Culture Matters: Defining Diversity Through Appreciating Culture

Written by

Marva Allen
Marva Allen Ms. Marva Allen is CEO of the Hue-Man Bookstore and Cafe in Harlem. An author and lecturer on entrepreneurship, Allen's contributions to leading business growth initiatives span 25 years. She is past president and a co-owner of USI, a multi-million dollar technology firm and is the recipient of numerous business awards, including the IBM & Kodak Excellence Award, the MMBDC Diamond Award, and Crain's Business 40 Under 40.

I discovered Pandora. I may be late to the game but thanks to my wonderful son I found this amazing technology. For those who are yet to discover Pandora, it is an Internet radio station that allows you to customize the music you want to listen to on any given day or for any given mood.
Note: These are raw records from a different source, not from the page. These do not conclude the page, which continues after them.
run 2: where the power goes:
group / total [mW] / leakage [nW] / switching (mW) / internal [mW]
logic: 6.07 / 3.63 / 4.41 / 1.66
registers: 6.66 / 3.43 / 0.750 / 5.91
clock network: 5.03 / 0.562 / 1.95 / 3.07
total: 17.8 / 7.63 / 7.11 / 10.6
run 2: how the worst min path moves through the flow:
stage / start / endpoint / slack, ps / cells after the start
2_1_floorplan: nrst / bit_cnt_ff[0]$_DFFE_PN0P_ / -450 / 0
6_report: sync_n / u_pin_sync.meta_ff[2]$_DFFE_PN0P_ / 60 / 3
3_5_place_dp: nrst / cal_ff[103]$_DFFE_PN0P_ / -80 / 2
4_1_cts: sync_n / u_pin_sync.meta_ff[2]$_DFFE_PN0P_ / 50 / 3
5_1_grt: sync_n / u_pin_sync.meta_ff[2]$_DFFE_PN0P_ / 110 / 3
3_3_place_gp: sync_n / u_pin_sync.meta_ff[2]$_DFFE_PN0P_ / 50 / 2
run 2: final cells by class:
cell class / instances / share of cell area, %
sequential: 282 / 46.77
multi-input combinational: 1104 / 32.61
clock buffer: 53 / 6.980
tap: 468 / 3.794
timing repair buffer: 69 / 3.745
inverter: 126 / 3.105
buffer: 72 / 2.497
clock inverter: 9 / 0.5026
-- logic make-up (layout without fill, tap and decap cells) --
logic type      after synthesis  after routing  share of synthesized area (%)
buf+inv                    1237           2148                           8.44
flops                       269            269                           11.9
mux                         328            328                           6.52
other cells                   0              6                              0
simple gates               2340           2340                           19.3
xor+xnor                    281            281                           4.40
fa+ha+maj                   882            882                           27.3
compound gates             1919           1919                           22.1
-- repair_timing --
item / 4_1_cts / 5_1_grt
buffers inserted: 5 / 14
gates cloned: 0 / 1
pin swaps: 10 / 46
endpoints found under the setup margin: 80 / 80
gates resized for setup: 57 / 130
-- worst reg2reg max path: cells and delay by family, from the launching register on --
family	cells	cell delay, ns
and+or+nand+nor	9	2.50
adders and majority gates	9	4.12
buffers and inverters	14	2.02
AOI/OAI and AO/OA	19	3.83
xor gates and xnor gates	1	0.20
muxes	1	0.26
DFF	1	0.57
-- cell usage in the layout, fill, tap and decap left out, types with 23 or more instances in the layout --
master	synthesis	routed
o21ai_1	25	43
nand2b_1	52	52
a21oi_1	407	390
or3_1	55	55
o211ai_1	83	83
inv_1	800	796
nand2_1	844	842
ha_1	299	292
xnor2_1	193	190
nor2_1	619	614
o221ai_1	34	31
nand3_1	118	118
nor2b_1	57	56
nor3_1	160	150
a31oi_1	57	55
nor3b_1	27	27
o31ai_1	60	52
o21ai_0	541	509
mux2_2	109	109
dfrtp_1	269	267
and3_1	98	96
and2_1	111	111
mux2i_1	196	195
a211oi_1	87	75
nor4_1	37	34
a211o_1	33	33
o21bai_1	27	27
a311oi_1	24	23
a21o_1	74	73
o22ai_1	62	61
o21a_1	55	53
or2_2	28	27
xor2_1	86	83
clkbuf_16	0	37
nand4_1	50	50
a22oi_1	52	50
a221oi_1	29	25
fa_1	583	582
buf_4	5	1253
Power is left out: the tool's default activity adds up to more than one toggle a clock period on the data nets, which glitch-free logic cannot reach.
===== src/logic/tick_counter.v =====
// down counter of tick events with done pulse
`timescale 1ns/1ps
module tick_counter #(
    parameter W = 16
) (
    input wire clk,
    input wire rst,
    input wire load,
    input wire [W-1:0] count,
    input wire tick,
    output wire busy,
    output reg done
);
    reg [W-1:0] cnt_q;
    reg run_q;
    assign busy = run_q;
    // load, count ticks, pulse done at zero
    always @(posedge clk) begin
        if (rst) begin
            cnt_q <= {W{1'b0}};
            run_q <= 1'b0;
            done <= 1'b0;
        end else begin
            done <= 1'b0;
            if (load) begin
                cnt_q <= count;
                run_q <= 1'b1;
            end else if (run_q && tick) begin
                if (cnt_q <= {{(W-1){1'b0}}, 1'b1}) begin
                    run_q <= 1'b0;
                    done <= 1'b1;
                    cnt_q <= {W{1'b0}};
                end else begin
                    cnt_q <= cnt_q - {{(W-1){1'b0}}, 1'b1};
                end
            end
        end
    end
endmodule // tick_counter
Want to hear music that touches your soul or music that tickles your creativity? You guessed it, there is a station for that. I personally have a Luther Vandross station that is groovy and a classical station which keeps me running to my piano to play Sonata Pathetique, that sounds nothing like theirs. Also, I created a reggaeton station to which I ride my stationary bike; a meditation station; and, yes, a myriad of Jamaican radio stations with music of my childhood. It is music diversity at its best, all co-existing on Pandora. A pretty good job if only we could apply the formula to people.

What I am speaking of is the importance of culture because our culture gives us identity. It is culture that builds communities and nations. Culture is passed on from generation to generation and helps us to understand ourselves.  Culture is the lens through which we process life. E. B. Taylor defines culture as “that complex whole which includes knowledge, beliefs, art, morale, laws, customs and any other capabilities and habits acquired by man as a member of society.” A community and indeed a country gain its character and personality because of the culture of its people. So important is culture that wars have been mercilessly fought to preserve cultural identity.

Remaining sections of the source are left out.